Credit:  By Lindsay Morris, www.renewableenergyworld.com 12 March 2012 ~~

During a March 7 speech, Sen. Lamar Alexander (R-Tenn) said he plans to introduce a bill to end the Production Tax Credit for wind, calling wind a source that can provide only “puny amounts of expensive, unreliable electricity.”

The credit, which is set to expire at the end of this year, has been extended on four previous occasions and has helped ensure the growth of the wind industry in the U.S. Wind power has grown to an installed capacity of 46,919 MW, or 2.9 percent of electric power generation in 2011, according to the U.S. Energy Information Administration.

If Alexander’s bill succeeds or the PTC meets its extension at year end, the wind industry will face a number of negative repercussions.

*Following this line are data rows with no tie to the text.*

**config.mk**
```make
export PLATFORM = sky130hd
export DESIGN_NAME = beam_sweep_controller
export DESIGN_NICKNAME = d
export VERILOG_FILES = /design/src/rtl/beam_sweep_controller.sv
export SDC_FILE = /design/constraint.sdc
export NUM_CORES = 1
export LEC_CHECK = 0
export CAP_MARGIN = 10
export CORE_MARGIN = 4
export CORE_UTILIZATION = 40
export CTS_CLUSTER_SIZE = 10
export DETAILED_ROUTE_END_ITERATION = 8
export MAX_ROUTING_LAYER = met4
export SKIP_LAST_GASP = 1
export SLEW_MARGIN = 30
export SYNTH_ARGS = -nofsm -noshare
export SYNTH_HDL_FRONTEND = slang
export SYNTH_SLANG_ARGS = --single-unit
```
**constraint.sdc**
```tcl
create_clock -name clk_in -period 8.7 [get_ports clk_in]
set_clock_uncertainty 0.05 [all_clocks]
set_input_delay 2.175 -clock clk_in [delete_from_list [all_inputs] [get_ports clk_in]]
set_output_delay 2.175 -clock clk_in [all_outputs]
set_load 0.02 [all_outputs]
```
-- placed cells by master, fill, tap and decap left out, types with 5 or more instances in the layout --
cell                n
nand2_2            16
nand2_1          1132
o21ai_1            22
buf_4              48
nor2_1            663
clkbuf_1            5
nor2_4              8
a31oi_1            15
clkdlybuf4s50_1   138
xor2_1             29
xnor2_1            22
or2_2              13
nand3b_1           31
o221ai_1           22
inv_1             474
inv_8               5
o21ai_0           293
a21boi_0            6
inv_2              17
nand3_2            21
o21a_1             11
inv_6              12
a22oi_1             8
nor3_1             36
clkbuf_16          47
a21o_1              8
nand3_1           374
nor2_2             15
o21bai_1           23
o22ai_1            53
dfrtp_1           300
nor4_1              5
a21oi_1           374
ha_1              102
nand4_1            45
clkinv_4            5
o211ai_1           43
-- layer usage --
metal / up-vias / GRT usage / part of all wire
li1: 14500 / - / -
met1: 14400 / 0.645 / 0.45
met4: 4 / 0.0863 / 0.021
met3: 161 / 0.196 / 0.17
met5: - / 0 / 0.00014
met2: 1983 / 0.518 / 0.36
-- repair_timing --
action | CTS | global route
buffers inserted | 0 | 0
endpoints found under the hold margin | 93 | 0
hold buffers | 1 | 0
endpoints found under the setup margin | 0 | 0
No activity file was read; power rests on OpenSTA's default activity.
File: config.mk
export PLATFORM = sky130hd
export DESIGN_NAME = imem_loader
export DESIGN_NICKNAME = d
export VERILOG_FILES = /design/src/rtl/imem_loader.sv
export SDC_FILE = /design/constraint.sdc
export NUM_CORES = 1
export LEC_CHECK = 0
export CORE_MARGIN = 4
export CORE_UTILIZATION = 35
export DETAILED_ROUTE_END_ITERATION = 8
export GPL_TIMING_DRIVEN = 0
export PLACE_DENSITY = 0.54
export SLEW_MARGIN = 20
export SYNTH_ARGS = -nofsm -noshare
export SYNTH_HDL_FRONTEND = slang
export SYNTH_SLANG_ARGS = --single-unit
File: constraint.sdc
create_clock -name clk -period 3.5 [get_ports clk]
set_input_delay 0.35 -clock clk [delete_from_list [all_inputs] [get_ports clk]]
set_output_delay 0.35 -clock clk [all_outputs]
set_load 0.03 [all_outputs]
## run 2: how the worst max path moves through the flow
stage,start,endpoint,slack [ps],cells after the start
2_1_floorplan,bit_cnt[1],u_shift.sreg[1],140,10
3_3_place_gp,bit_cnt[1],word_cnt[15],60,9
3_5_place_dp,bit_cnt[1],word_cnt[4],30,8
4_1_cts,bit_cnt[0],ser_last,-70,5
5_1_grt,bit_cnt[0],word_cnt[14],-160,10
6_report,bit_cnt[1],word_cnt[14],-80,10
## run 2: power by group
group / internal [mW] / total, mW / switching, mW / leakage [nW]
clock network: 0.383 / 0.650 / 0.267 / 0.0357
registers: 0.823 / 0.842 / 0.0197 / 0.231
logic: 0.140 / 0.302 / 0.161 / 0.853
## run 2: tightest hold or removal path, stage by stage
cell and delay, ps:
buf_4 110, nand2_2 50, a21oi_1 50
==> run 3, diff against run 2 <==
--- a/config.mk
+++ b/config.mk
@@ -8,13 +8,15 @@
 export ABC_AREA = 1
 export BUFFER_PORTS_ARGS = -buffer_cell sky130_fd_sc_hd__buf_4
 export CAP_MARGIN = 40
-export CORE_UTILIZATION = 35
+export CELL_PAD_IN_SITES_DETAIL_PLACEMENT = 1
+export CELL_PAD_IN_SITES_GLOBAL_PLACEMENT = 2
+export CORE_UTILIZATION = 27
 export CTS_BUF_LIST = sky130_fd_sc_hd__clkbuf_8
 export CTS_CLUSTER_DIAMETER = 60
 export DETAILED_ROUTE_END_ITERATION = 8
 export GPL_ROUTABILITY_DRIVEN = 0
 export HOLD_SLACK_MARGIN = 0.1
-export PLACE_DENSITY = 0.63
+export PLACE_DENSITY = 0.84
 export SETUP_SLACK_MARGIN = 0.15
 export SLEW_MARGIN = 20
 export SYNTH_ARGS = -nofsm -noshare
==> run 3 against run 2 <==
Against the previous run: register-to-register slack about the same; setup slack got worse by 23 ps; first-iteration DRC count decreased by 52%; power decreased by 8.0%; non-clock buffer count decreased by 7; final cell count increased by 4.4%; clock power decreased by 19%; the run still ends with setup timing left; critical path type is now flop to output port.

Already, several wind turbine manufacturers have threatened thousands of job layoffs. The latest bit of bad news came from Mitsubishi Heavy Industries, which announced last week that it will not build a planned $100 million nacelle manufacturing plant in Arkansas if the U.S. government does not renew the PTC before it expires at the end of 2012.

MHI currently has a 10 percent share of the U.S. market and several projects in the works, including a 49-MW contract with AES in California and a deal to supply 84 of its 2.4-MW turbines to a Duke Energy wind farm in Texas.

The biggest potential consequence of the PTC expiration has come from wind turbine giant Vestas, which has already laid off 2,335 employees worldwide and announced in January that an additional 1,600 jobs in the U.S. could be at risk if Congress does not extend the PTC.

Also in January, Portland, Ore. Mayor Sam Adams blamed the looming expiration of the PTC for 25 layoffs at Iberdrola Renewables Inc.’s Portland office. Altogether, the company made 50 layoffs to its nationwide staff of more than 900 people.

“Without the certainty of that extension, project developers are not doing projects in the U.S., and manufacturers are not getting orders,” Adams said.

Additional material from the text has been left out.